Collected data entries:

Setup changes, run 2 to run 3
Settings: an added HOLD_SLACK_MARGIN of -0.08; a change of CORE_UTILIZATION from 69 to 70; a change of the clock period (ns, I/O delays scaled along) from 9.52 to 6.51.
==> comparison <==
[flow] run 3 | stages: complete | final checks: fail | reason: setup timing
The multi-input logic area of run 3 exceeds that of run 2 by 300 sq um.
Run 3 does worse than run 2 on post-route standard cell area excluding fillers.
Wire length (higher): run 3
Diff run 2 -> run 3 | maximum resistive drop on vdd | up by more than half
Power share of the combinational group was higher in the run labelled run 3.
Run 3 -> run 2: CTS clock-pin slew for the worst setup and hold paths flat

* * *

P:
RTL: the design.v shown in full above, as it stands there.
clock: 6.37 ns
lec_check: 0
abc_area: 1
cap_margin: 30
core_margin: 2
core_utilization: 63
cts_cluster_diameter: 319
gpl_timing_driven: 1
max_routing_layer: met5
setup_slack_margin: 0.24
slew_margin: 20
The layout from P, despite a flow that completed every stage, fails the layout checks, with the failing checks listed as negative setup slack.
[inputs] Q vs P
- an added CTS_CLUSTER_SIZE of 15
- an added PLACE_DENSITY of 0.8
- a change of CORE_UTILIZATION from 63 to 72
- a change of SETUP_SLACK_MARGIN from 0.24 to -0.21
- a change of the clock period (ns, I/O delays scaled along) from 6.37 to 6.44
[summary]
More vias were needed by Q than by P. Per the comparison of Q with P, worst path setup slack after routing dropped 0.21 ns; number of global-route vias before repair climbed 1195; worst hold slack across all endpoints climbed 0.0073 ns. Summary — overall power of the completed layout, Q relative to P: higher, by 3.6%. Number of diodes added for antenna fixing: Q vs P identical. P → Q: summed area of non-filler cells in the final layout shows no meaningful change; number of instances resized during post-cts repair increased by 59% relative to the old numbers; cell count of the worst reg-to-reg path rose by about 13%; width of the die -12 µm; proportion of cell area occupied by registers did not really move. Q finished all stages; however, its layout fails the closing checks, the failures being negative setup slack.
== alpha ==
## rgb2dvi
module rgb2dvi (
    input  wire        PixelClk,
    input  wire [23:0] vid_pData,
    input  wire        vid_pVDE,
    input  wire        vid_pHSync,
    input  wire        vid_pVSync,
    output wire [9:0]  pDataOutRaw0,    
    output wire [9:0]  pDataOutRaw1,    
    output wire [9:0]  pDataOutRaw2     
);
==> flow/config.mk <==
export PLATFORM = sky130hd
export DESIGN_NAME = rgb2dvi
export DESIGN_NICKNAME = rgb2dvi
export VERILOG_FILES = /design/flow/design.v
export SDC_FILE = /design/flow/constraint.sdc
export NUM_CORES = 4
export LEC_CHECK = 0
export CAP_MARGIN = 30
export CELL_PAD_IN_SITES_DETAIL_PLACEMENT = 1
export CELL_PAD_IN_SITES_GLOBAL_PLACEMENT = 0
export CORE_ASPECT_RATIO = 1.25
export CORE_MARGIN = 2
export CORE_UTILIZATION = 54
export CTS_CLUSTER_DIAMETER = 292
export GPL_ROUTABILITY_DRIVEN = 1
export GPL_TIMING_DRIVEN = 0
export HOLD_SLACK_MARGIN = -0.1
export MIN_ROUTING_LAYER = met1
export SLEW_MARGIN = 15
export TNS_END_PERCENT = 35
==> flow/constraint.sdc <==
create_clock -name core_clock -period 5.74 [get_ports {PixelClk}]
set_input_delay 1.1480 -clock core_clock [delete_from_list [all_inputs] [get_ports {PixelClk}]]
set_output_delay 1.1480 -clock core_clock [all_outputs]
set_load 0.01 [all_outputs]
run.sh (not shown) runs the stock make flow with config.mk's settings and CLKGATE_MAP_FILE=.
--- input diff alpha..beta ---
==> flow/config.mk <==
export PLATFORM = sky130hd
export DESIGN_NAME = rgb2dvi
export DESIGN_NICKNAME = rgb2dvi
export VERILOG_FILES = /design/flow/design.v
export SDC_FILE = /design/flow/constraint.sdc
export NUM_CORES = 4
export LEC_CHECK = 0
export CAP_MARGIN = 20
export CORE_MARGIN = 2
export CORE_UTILIZATION = 65
export CTS_CLUSTER_DIAMETER = 145
export SLEW_MARGIN = 20
==> flow/constraint.sdc <==
create_clock -name core_clock -period 3.18 [get_ports {PixelClk}]
set_input_delay 0.6360 -clock core_clock [delete_from_list [all_inputs] [get_ports {PixelClk}]]
set_output_delay 0.6360 -clock core_clock [all_outputs]
set_load 0.01 [all_outputs]
[summary]
- beta vs alpha on logic share of the area: beta is the higher one.
- Going from alpha to beta, register-to-register slack shrinks by 1630 ps.
- The final reports for beta and alpha show via count of the routed design lower in the former.
- Higher remaining max-slew budget at the tightest pin was reported by alpha, not beta.
- Comparing initial cell density of the core for beta and alpha, the bigger number came from beta.
- Summary of alpha and beta: one run falls short of a clean finish, namely beta.
- beta vs. alpha: fmax now sits higher, global-route usage down 1.3 points, worst hold margin now smaller.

■ Task description ■
Count the lines in the records above that contain the word "scaled", and reply with that number alone.

■ Problem solution ■
2